Problem details:
Your output should consist solely of the lines from the one with "set_driving_cell -lib_cell sky130_fd_sc_hd__clkbuf_16" through the end of the records, reproduced exactly, both ends included.

##### Provided records

This design comes from an exercise in tuning for a short achievable clock period and few clock cycles on the open sky130 flow, not from production work.
Only simulation tests tie the RTL to the original design; equivalence was not proved.
Power is estimated from default activity; no workload was simulated.

File: flow/constraint.sdc
create_clock -name core_clock -period 13.0 [get_ports {clk}]
set_input_delay 2.6000 -clock core_clock [delete_from_list [all_inputs] [get_ports {clk}]]
set_output_delay 2.6000 -clock core_clock [all_outputs]
set_load 0.01 [all_outputs]
File: flow/run.sh
#!/bin/bash
# synth_recipe.tcl (not shown) runs the flow's synth.tcl, then flattens the netlist and writes it again
# the make line also repeats each setting of config.mk as NAME=value (left out here)
make -C /OpenROAD-flow-scripts/flow DESIGN_CONFIG=/design/flow/config.mk WORK_HOME=/design/flow/orfs CLKGATE_MAP_FILE= SYNTH_SCRIPT=/design/flow/synth_recipe.tcl finish
File: flow/config.mk
export PLATFORM = sky130hd
export DESIGN_NAME = raster2d
export DESIGN_NICKNAME = raster2d
export VERILOG_FILES = /design/flow/design.v
export SDC_FILE = /design/flow/constraint.sdc
export NUM_CORES = 4
export LEC_CHECK = 0
export CAP_MARGIN = 20
export CORE_MARGIN = 2
export CORE_UTILIZATION = 40
export SLEW_MARGIN = 20
File: flow/design.v
module raster2d (
    input  wire        clk,
    input  wire        rst,
    input  wire        host_valid,
    output wire        host_ready,
    input  wire [4:0]  host_slot,      
    input  wire [3:0]  host_be,        
    input  wire [31:0] host_data,
    input  wire [15:0] cfg_base,
    input  wire [15:0] cfg_pitch,
    output reg         mem_req,
    output reg         mem_we,
    output reg  [15:0] mem_addr,
    output reg  [7:0]  mem_wdata,
    input  wire        mem_ready,
    input  wire [7:0]  mem_rdata,
    output wire        idle
);
    localparam QDEPTH = 4;
    reg [40:0] q_mem [0:QDEPTH-1];
    reg [1:0]  q_rd, q_wr;
    reg [2:0]  q_cnt;
    wire       q_push = host_valid && host_ready;
    wire       q_pop;
    wire [40:0] q_head = q_mem[q_rd];
    assign host_ready = (q_cnt != QDEPTH);
    always @(posedge clk) begin
        if (q_push)
            q_mem[q_wr] <= {host_slot, host_be, host_data};
    end
    always @(posedge clk) begin
        if (rst) begin
            q_rd  <= 2'd0;
            q_wr  <= 2'd0;
            q_cnt <= 3'd0;
        end else begin
            if (q_push) q_wr <= q_wr + 2'd1;
            if (q_pop)  q_rd <= q_rd + 2'd1;
            q_cnt <= q_cnt + (q_push ? 3'd1 : 3'd0) - (q_pop ? 3'd1 : 3'd0);
        end
    end
    reg [15:0] cur_x, cur_y, dest_x, dest_y, err_term, maj_cnt, cmd;
    reg [7:0]  bkgd_color, frgd_color, wrt_mask, rd_mask, color_cmp;
    reg [7:0]  bkgd_mix, frgd_mix;
    reg [11:0] mf_height;                        
    reg [11:0] clip_t, clip_l, clip_b, clip_r;   
    reg [1:0]  mixsel;                           
    reg        cmp_en, cmp_ne;                   
    reg [7:0]  mf_latch_lo;                      
    localparam S_IDLE     = 3'd0;
    localparam S_START    = 3'd1;
    localparam S_RD_SRC   = 3'd2;
    localparam S_WAIT_SRC = 3'd3;
    localparam S_RD_DST   = 3'd4;
    localparam S_WAIT_DST = 3'd5;
    localparam S_WRITE    = 3'd6;
    localparam T_LINE   = 3'd1;
    localparam T_RECT   = 3'd2;
    localparam T_BITBLT = 3'd6;
    localparam T_PATF   = 3'd7;
    reg [2:0]  state;
    reg [15:0] pix_i;      
    reg [11:0] pix_j;      
    reg [15:0] ln_x, ln_y;
    reg [33:0] ln_e;
    reg [7:0]  sv, dv;     
    assign q_pop = (state == S_IDLE) && (q_cnt != 3'd0);
    assign idle  = (state == S_IDLE) && (q_cnt == 3'd0);
    wire [2:0] ctype  = cmd[15:13];
    wire       pcdata = cmd[8];
    wire       ypos   = cmd[7];
    wire       ymaj   = cmd[6];
    wire       xpos   = cmd[5];
    wire       radial = cmd[3];
    wire [15:0] off_i = xpos ? pix_i : (16'd0 - pix_i);
    wire [15:0] off_j = ypos ? {4'd0, pix_j} : (16'd0 - {4'd0, pix_j});
    reg [15:0] dst_x, dst_y, src_x, src_y;
    always @(*) begin
        case (ctype)
            T_LINE: begin
                dst_x = ln_x;            dst_y = ln_y;
                src_x = ln_x;            src_y = ln_y;
            end
            T_BITBLT: begin
                dst_x = dest_x + off_i;  dst_y = dest_y + off_j;
                src_x = cur_x + off_i;   src_y = cur_y + off_j;
            end
            T_PATF: begin
                dst_x = dest_x + off_i;  dst_y = dest_y + off_j;
                src_x = cur_x + {13'd0, off_i[2:0]};
                src_y = cur_y + {13'd0, off_j[2:0]};
            end
            default: begin  
                dst_x = cur_x + off_i;   dst_y = cur_y + off_j;
                src_x = cur_x + off_i;   src_y = cur_y + off_j;
            end
        endcase
    end
    wire        use_src = (state == S_RD_SRC);
    wire [15:0] a_x = use_src ? src_x : dst_x;
    wire [15:0] a_y = use_src ? src_y : dst_y;
    wire [15:0] pix_addr = cfg_base + a_y * cfg_pitch + a_x;
    function [7:0] rop;
        input [3:0] mode;
        input [7:0] d;
        input [7:0] s;
        begin
            case (mode)
                4'd0:  rop = ~d;
                4'd1:  rop = 8'h00;
                4'd2:  rop = 8'hFF;
                4'd3:  rop = d;
                4'd4:  rop = ~s;
                4'd5:  rop = s ^ d;
                4'd6:  rop = ~(s ^ d);
                4'd7:  rop = s;
                4'd8:  rop = ~s | ~d;
                4'd9:  rop = d | ~s;
                4'd10: rop = ~d | s;
                4'd11: rop = s | d;
                4'd12: rop = s & d;
                4'd13: rop = s & ~d;
                4'd14: rop = ~s & d;
                default: rop = ~s & ~d;
            endcase
        end
    endfunction
    wire       fg      = (mixsel == 2'd3) ? ((sv & rd_mask) != 8'd0) : 1'b1;
    wire [7:0] mix     = fg ? frgd_mix : bkgd_mix;
    reg  [7:0] s_val;
    always @(*) begin
        case (mix[6:5])
            2'd0:    s_val = bkgd_color;
            2'd1:    s_val = frgd_color;
            2'd2:    s_val = 8'h00;       
            default: s_val = sv;
        endcase
    end
    wire [7:0] mixed   = (rop(mix[3:0], dv, s_val) & wrt_mask) | (dv & ~wrt_mask);
    wire       cmp_eq  = ((s_val ^ color_cmp) & rd_mask) == 8'd0;
    wire       skip    = cmp_en && (cmp_ne ? !cmp_eq : cmp_eq);
    wire       in_clip = !dst_x[15] && !dst_y[15] &&
                         ({4'd0, clip_l} <= dst_x) && (dst_x <= {4'd0, clip_r}) &&
                         ({4'd0, clip_t} <= dst_y) && (dst_y <= {4'd0, clip_b});
    wire       do_write = !skip && in_clip;
    wire [15:0] sx_step = xpos ? 16'd1 : 16'hFFFF;
    wire [15:0] sy_step = ypos ? 16'd1 : 16'hFFFF;
    wire [33:0] e_acc   = ln_e + {{18{dest_y[15]}}, dest_y};
    wire        e_ge    = $signed(e_acc) >= $signed({18'd0, maj_cnt});
    reg  [15:0] ln_x_nx, ln_y_nx;
    reg  [33:0] ln_e_nx;
    always @(*) begin
        ln_e_nx = e_acc;
        if (radial) begin
            case (cmd[7:5])
                3'd0: begin ln_x_nx = ln_x + 16'd1; ln_y_nx = ln_y;          end
                3'd1: begin ln_x_nx = ln_x + 16'd1; ln_y_nx = ln_y - 16'd1;  end
                3'd2: begin ln_x_nx = ln_x;         ln_y_nx = ln_y - 16'd1;  end
                3'd3: begin ln_x_nx = ln_x - 16'd1; ln_y_nx = ln_y - 16'd1;  end
                3'd4: begin ln_x_nx = ln_x - 16'd1; ln_y_nx = ln_y;          end
                3'd5: begin ln_x_nx = ln_x - 16'd1; ln_y_nx = ln_y + 16'd1;  end
                3'd6: begin ln_x_nx = ln_x;         ln_y_nx = ln_y + 16'd1;  end
                default: begin ln_x_nx = ln_x + 16'd1; ln_y_nx = ln_y + 16'd1; end
            endcase
        end else begin
            ln_x_nx = ln_x;
            ln_y_nx = ln_y;
            if (ymaj) ln_y_nx = ln_y + sy_step;
            else      ln_x_nx = ln_x + sx_step;
            if (e_ge) begin
                ln_e_nx = e_acc - {18'd0, maj_cnt};
                if (ymaj) ln_x_nx = ln_x + sx_step;
                else      ln_y_nx = ln_y + sy_step;
            end
        end
    end
    wire last_col = (pix_i == maj_cnt - 16'd1);
    wire last_row = (pix_j == mf_height - 12'd1);
    wire line_end = (pix_i == maj_cnt);
    wire [15:0] rows_h = ypos ? {4'd0, mf_height} : (16'd0 - {4'd0, mf_height});
    always @(*) begin
        mem_req   = 1'b0;
        mem_we    = 1'b0;
        mem_addr  = pix_addr;
        mem_wdata = mixed;
        case (state)
            S_RD_SRC: mem_req = 1'b1;
            S_RD_DST: mem_req = 1'b1;
            S_WRITE: begin
                mem_req = do_write;
                mem_we  = do_write;
            end
            default: ;
        endcase
    end
    wire [4:0]  e_slot = q_head[40:36];
    wire [3:0]  e_be   = q_head[35:32];
    wire [31:0] e_data = q_head[31:0];
    always @(posedge clk) begin
        if (rst) begin
            cur_x <= 16'd0; cur_y <= 16'd0; dest_x <= 16'd0; dest_y <= 16'd0;
            err_term <= 16'd0; maj_cnt <= 16'd0; cmd <= 16'd0;
            bkgd_color <= 8'd0; frgd_color <= 8'd0; wrt_mask <= 8'd0;
            rd_mask <= 8'd0; color_cmp <= 8'd0; bkgd_mix <= 8'd0; frgd_mix <= 8'd0;
            mf_height <= 12'd0; clip_t <= 12'd0; clip_l <= 12'd0;
            clip_b <= 12'd0; clip_r <= 12'd0; mixsel <= 2'd0;
            cmp_en <= 1'b0; cmp_ne <= 1'b0; mf_latch_lo <= 8'd0;
            state <= S_IDLE;
            pix_i <= 16'd0; pix_j <= 12'd0;
            ln_x <= 16'd0; ln_y <= 16'd0; ln_e <= 34'd0;
            sv <= 8'd0; dv <= 8'd0;
        end else begin
            case (state)
                S_IDLE: if (q_cnt != 3'd0) begin
                    case (e_slot)
                        5'd0: begin
                            if (e_be[0]) cur_x[7:0]  <= e_data[7:0];
                            if (e_be[1]) cur_x[15:8] <= e_data[15:8];
                        end
                        5'd1: begin
                            if (e_be[0]) cur_y[7:0]  <= e_data[7:0];
                            if (e_be[1]) cur_y[15:8] <= e_data[15:8];
                        end
                        5'd2: begin
                            if (e_be[0]) dest_x[7:0]  <= e_data[7:0];
                            if (e_be[1]) dest_x[15:8] <= e_data[15:8];
                        end
                        5'd3: begin
                            if (e_be[0]) dest_y[7:0]  <= e_data[7:0];
                            if (e_be[1]) dest_y[15:8] <= e_data[15:8];
                        end
                        5'd4: begin
                            if (e_be[0]) err_term[7:0]  <= e_data[7:0];
                            if (e_be[1]) err_term[15:8] <= e_data[15:8];
                        end
                        5'd5: begin
                            if (e_be[0]) maj_cnt[7:0]  <= e_data[7:0];
                            if (e_be[1]) maj_cnt[15:8] <= e_data[15:8];
                        end
                        5'd6: begin
                            if (e_be[0]) cmd[7:0]  <= e_data[7:0];
                            if (e_be[1]) begin
                                cmd[15:8] <= e_data[15:8];
                                state <= S_START;    
                            end
                        end
                        5'd8:  if (e_be[0]) bkgd_color <= e_data[7:0];
                        5'd9:  if (e_be[0]) frgd_color <= e_data[7:0];
                        5'd10: if (e_be[0]) wrt_mask   <= e_data[7:0];
                        5'd11: if (e_be[0]) rd_mask    <= e_data[7:0];
                        5'd12: if (e_be[0]) color_cmp  <= e_data[7:0];
                        5'd13: if (e_be[0]) bkgd_mix   <= e_data[7:0];
                        5'd14: if (e_be[0]) frgd_mix   <= e_data[7:0];
                        5'd15: begin
                            if (e_be[0]) mf_latch_lo <= e_data[7:0];
                            if (e_be[1]) begin
                                case (e_data[15:12])
                                    4'h0: mf_height <= {e_data[11:8], e_be[0] ? e_data[7:0] : mf_latch_lo};
                                    4'h1: clip_t    <= {e_data[11:8], e_be[0] ? e_data[7:0] : mf_latch_lo};
                                    4'h2: clip_l    <= {e_data[11:8], e_be[0] ? e_data[7:0] : mf_latch_lo};
                                    4'h3: clip_b    <= {e_data[11:8], e_be[0] ? e_data[7:0] : mf_latch_lo};
                                    4'h4: clip_r    <= {e_data[11:8], e_be[0] ? e_data[7:0] : mf_latch_lo};
                                    4'hA: mixsel    <= e_be[0] ? e_data[7:6] : mf_latch_lo[7:6];
                                    4'hE: begin
                                        cmp_en <= e_data[8];
                                        cmp_ne <= e_be[0] ? e_data[7] : mf_latch_lo[7];
                                    end
                                    default: ;
                                endcase
                            end
                        end
                        default: ;
                    endcase
                end
                S_START: begin
                    pix_i <= 16'd0;
                    pix_j <= 12'd0;
                    ln_x  <= cur_x;
                    ln_y  <= cur_y;
                    ln_e  <= {{18{err_term[15]}}, err_term};
                    state <= S_IDLE;
                    if (!pcdata) begin
                        case (ctype)
                            T_LINE:
                                if (maj_cnt != 16'd0) state <= S_RD_SRC;
                            T_RECT, T_BITBLT, T_PATF:
                                if (maj_cnt != 16'd0 && mf_height != 12'd0) state <= S_RD_SRC;
                            default: ;
                        endcase
                    end
                end
                S_RD_SRC:   if (mem_ready) state <= S_WAIT_SRC;
                S_WAIT_SRC: begin sv <= mem_rdata; state <= S_RD_DST; end
                S_RD_DST:   if (mem_ready) state <= S_WAIT_DST;
                S_WAIT_DST: begin dv <= mem_rdata; state <= S_WRITE; end
                S_WRITE: if (!do_write || mem_ready) begin
                    state <= S_RD_SRC;
                    if (ctype == T_LINE) begin
                        ln_x  <= ln_x_nx;
                        ln_y  <= ln_y_nx;
                        ln_e  <= ln_e_nx;
                        pix_i <= pix_i + 16'd1;
                        if (line_end) begin
                            cur_x <= ln_x_nx;
                            cur_y <= ln_y_nx;
                            if (!radial) err_term <= ln_e_nx[15:0];
                            state <= S_IDLE;
                        end
                    end else if (last_col) begin
                        pix_i <= 16'd0;
                        pix_j <= pix_j + 12'd1;
                        if (last_row) begin
                            cur_y <= cur_y + rows_h;
                            if (ctype != T_RECT) dest_y <= dest_y + rows_h;
                            state <= S_IDLE;
                        end
                    end else begin
                        pix_i <= pix_i + 16'd1;
                    end
                end
                default: state <= S_IDLE;
            endcase
        end
    end
endmodule
==> flow_summary_export.csv <==
group,metric,value,unit
critical_path,r2r_slack,4.25,ns
critical_path,critPathKind,"reg2out",
placement,gp_congestion,0.948,
cts,htreeDepth,2,
final_layout,multi_input_comb_area,27400,sq um
pwr,power-per-cell-area,149,nW/um^2
synth,yosysTopAreaCell,"dfxtp_1",
synth,synth-edff-count,92,
final_layout,fin_nets,5255,
critical_path,crit_path_top_delay_cell,"fa_1",
synth,muxShareOfSynthArea,6.90,%
synth,synth_xor_area_share,8.18,%
floorplanning,core-area,96700,sq um
routing,drc,0,
timing,min_period,12.61,ns
critical_path,critPathArrivalTime,10.01,ns
synth,synth_cell_types,94,
cts,root_buffer,"clkbuf_16",
routing,drtAntennaViolNets,0,
placement,port_buffers,94,
global_route,grt_pass1_vias,33276,
routing,drt_pass1_iterations,7,
synth,synth_compound_area_share,19.5,%
synth,netlist_instances,4733,
routing,wire_per_inst,22.0,um
floorplanning,fp.dieH,317,um
global_route,grt_max_degree,87,
cts,cts_buffer_depth,3,
timing,fin_worst_skew,0.0242,ns
timing,worst_pin_slew,1.13,ns
routing,dr_total_vias,35354,
critical_path,required,10.40,ns
routing,drt-total-wl,133,mm
pwr,cellLeakagePower,18.2,nW
critical_path,crit_path_max_fanout,3,
synth,yosysTopAreaCellShare,17.9,%
cts,clock_latency,0.61,ns
cts,cts_tree,"yes",
synth,syn_area,39100,sq um
final_layout,stdcell_area,43200,sq um
synth,synth_top_family_by_area,"compound AO/OA/AOI/OAI gates",
synth,syn_avg_cell_area,8.26,sq um
global_route,antenna_found_initial,0,
timing,finalCritPeriodShare,97.0,%
timing,slew_headroom,24.6,%
cts,clock_sinks,442,
status,outcome,"complete, no violations",
pwr,p_clk_share,23.4,%
placement,dpl_cell_area,41300,sq um
critical_path,start_kind,"register",
routing,via_per_inst,5.84,
floorplanning,num_rows,114,
pwr,p_comb_share,52.6,%
floorplanning,die_x,317,um
pwr,ir_drop,0.161,mV
pwr,p_switching,2.75,mW
placement,hpwl,101,mm
final_layout,fillers,9689,
cts,cts_buffers,50,
timing,fmax,79.3,MHz
final_layout,n_antenna_cell,0,
synth,yosys_warnings,1,
final_layout,syn_to_final_growth,10.5,%
pwr,seqPwrFrac,24.0,%
timing,slew_viol_final,0,
global_route,grt_usage,26.0,%
synth,async_flop_share,0,%
critical_path,cpPeakStageDelay,0.58,ns
synth,yosys.cell_count.top_type,"nor2_1",
min_path,hold_class,"reg2reg",
pwr,p_int,3.69,mW
synth,synth_fa_ha_area_share,16.2,%
cts,cts.clk_slew.worst_paths,0.07,ns
synth,ys_seq_elements,442,
floorplanning,ios,113,
floorplanning,initial_core_util,40.4,%
critical_path,critPathCaptureType,"output port",
floorplanning,die_area,100000,sq um
synth,syn_nets,5253,
final_layout,regArea,9770,sq um
synth,synthFlopType,"dfxtp_1",
synth,yosysSeqAreaShare,25.0,%
global_route,grt-ovfl-total,0,
synth,synth_common_cells,"531 x nor2_1, 433 x nand2_1, 350 x dfxtp_1",
timing,final_hold_viol_count,0,
pwr,switching_share,42.7,%
timing,setup_viol,0,
final_layout,drive_gt1_share,6.24,%
pwr,finalPower,6.44,mW
synth,yosys.area_share.simple,18.9,%
job,cap_violations,0,
global_route,grt_pass1_wl,203,mm
synth,yosys-top-cells-area,"dfxtp_1 18%, ha_1 10%, edfxtp_1 7.1%, fa_1 6.2%, xnor2_1 5.1%",
routing,drtIter0Drc,3098,
-- registers in the layout (all words and copies together) (netlist names), 12 cells and up, named ones only --
register / flops
q_mem: 92
ln_e: 34
cur_x: 16
cur_y: 16
dest_x: 16
dest_y: 16
err_term: 16
ln_x: 16
ln_y: 16
maj_cnt: 16
pix_i: 16
clip_b: 12
clip_l: 12
clip_r: 12
clip_t: 12
mf_height: 12
pix_j: 12
-- critical path: cells and delay by family (launching register included) --
family | cells | cell delay, ns
AO/OA/AOI/OAI | 5 | 1.04
buffers and inverters | 3 | 0.55
AND/OR/NAND/NOR | 6 | 1.55
flip-flops | 1 | 0.31
XOR/XNOR | 12 | 2.35
adder cells (fa/ha/maj) | 8 | 3.58
-- final cells by class --
cell class / instances / share of cell area (%)
Clock inverter: 27 / 0.759
Clock buffer: 65 / 3.19
Multi-Input combinational cell: 3754 / 63.4
Timing Repair Buffer: 175 / 3.59
Sequential cell: 442 / 22.6
Tap cell: 1276 / 3.70
Inverter: 312 / 2.71
-- kinds of logic (layout without fill, tap and decap cells) --
family | count (synthesis) | in the layout
XOR/XNOR | 362 | 362
adder cells (fa/ha/maj) | 435 | 435
flip-flops | 442 | 442
AO/OA/AOI/OAI | 1137 | 1137
multiplexers | 237 | 237
buffers and inverters | 537 | 579
AND/OR/NAND/NOR | 1583 | 1583
-- power by group through the flow --
stage / logic (mW) / clock network [mW] / registers, mW
after floorplan: 2.16 / 0 / 1.55
final: 3.39 / 1.51 / 1.55
after global routing: 3.69 / 1.58 / 1.55
after global placement: 3.32 / 0 / 1.57
after detailed placement: 3.34 / 0 / 1.58
after CTS: 3.35 / 1.53 / 1.55
-- repair_timing --
action	CTS	global route
buffers inserted	0	1
hold buffers	0	0
gates cloned	0	0
resized for setup	7	16
setup endpoints to repair	1	1
pin swaps	1	1
-- through the flow --
stage	utilization [%]	cells	setup WS (ns)	hold WS, ns	setup TNS (ns)
floorplan	-	4733	1.74	0.432	0
global placement	42.8	5955	0.398	0.438	0
detailed placement	42.8	5955	0.313	0.445	0
CTS	44.5	6047	0.184	0.454	0
global route	44.7	6051	-0.0700	0.468	-0.0700
finish	44.7	6051	0.389	0.453	0
-- metal layers --
metal	up-vias	GRT usage [%]	part of all wire, %
met5	-	0	0
met4	0	8.60	3.6
met3	242	3.66	6.7
met2	1213	41.7	45
met1	16996	36.0	45
li1	16903	-	-
-- path summary, 6_finish.rpt --
path                            startpoint           end  cells after the start
worst max-delay path              pix_j[1]  mem_addr[15]                     34
worst min-delay path             clip_b[8]     clip_b[8]                      2
worst max register to register    pix_i[3]       ln_y[5]                     27
worst min register to register   clip_b[8]     clip_b[8]                      2
-- placed cells by master, fill, tap and decap left out, drive strengths merged, types with 66 or more instances in the layout --
cell type,instances
a21o,80
xor2,132
o21ai,185
buf,81
nand2,433
fa,121
a21oi,345
a211oi,67
mux2i,184
xnor2,228
clkbuf,66
and2,114
dfxtp,350
nand3,104
ha,314
nor2,532
clkdlybuf4s50,92
inv,317
edfxtp,92
nor3,95
Testbench counts, summed over its fixed seeds: cycles 382,862.

-- what the ideal ports hide --
No port has a modelled driver above. Below, the same layout with a new extraction and two added sets of constraints.
Step 1 (the two cells are an assumption about what drives the block):
set clk [get_ports {clk}]
set_driving_cell -lib_cell sky130_fd_sc_hd__clkbuf_16 $clk
set_driving_cell -lib_cell sky130_fd_sc_hd__buf_2 [delete_from_list [all_inputs] $clk]
Step 2 also shifts input and output timing later by t, the mid clock arrival at the registers, as if the neighbouring blocks saw the same clock.
Three values: ideal, step 1, step 2; two values: the first two.
shift t [ns]: 0.668
setup WS [ns]: 0.389 / 0.323 / 0.991
latest minus earliest clock arrival (ns): 0.024 / 0.024
After both steps this run still meets setup and hold. The setup slack of this run moves by -0.066 ns with the drivers and by +0.602 ns with both steps.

##########

Answer to the problem:
set_driving_cell -lib_cell sky130_fd_sc_hd__clkbuf_16 $clk
set_driving_cell -lib_cell sky130_fd_sc_hd__buf_2 [delete_from_list [all_inputs] $clk]
Step 2 also shifts input and output timing later by t, the mid clock arrival at the registers, as if the neighbouring blocks saw the same clock.
Three values: ideal, step 1, step 2; two values: the first two.
shift t [ns]: 0.668
setup WS [ns]: 0.389 / 0.323 / 0.991
latest minus earliest clock arrival (ns): 0.024 / 0.024
After both steps this run still meets setup and hold. The setup slack of this run moves by -0.066 ns with the drivers and by +0.602 ns with both steps.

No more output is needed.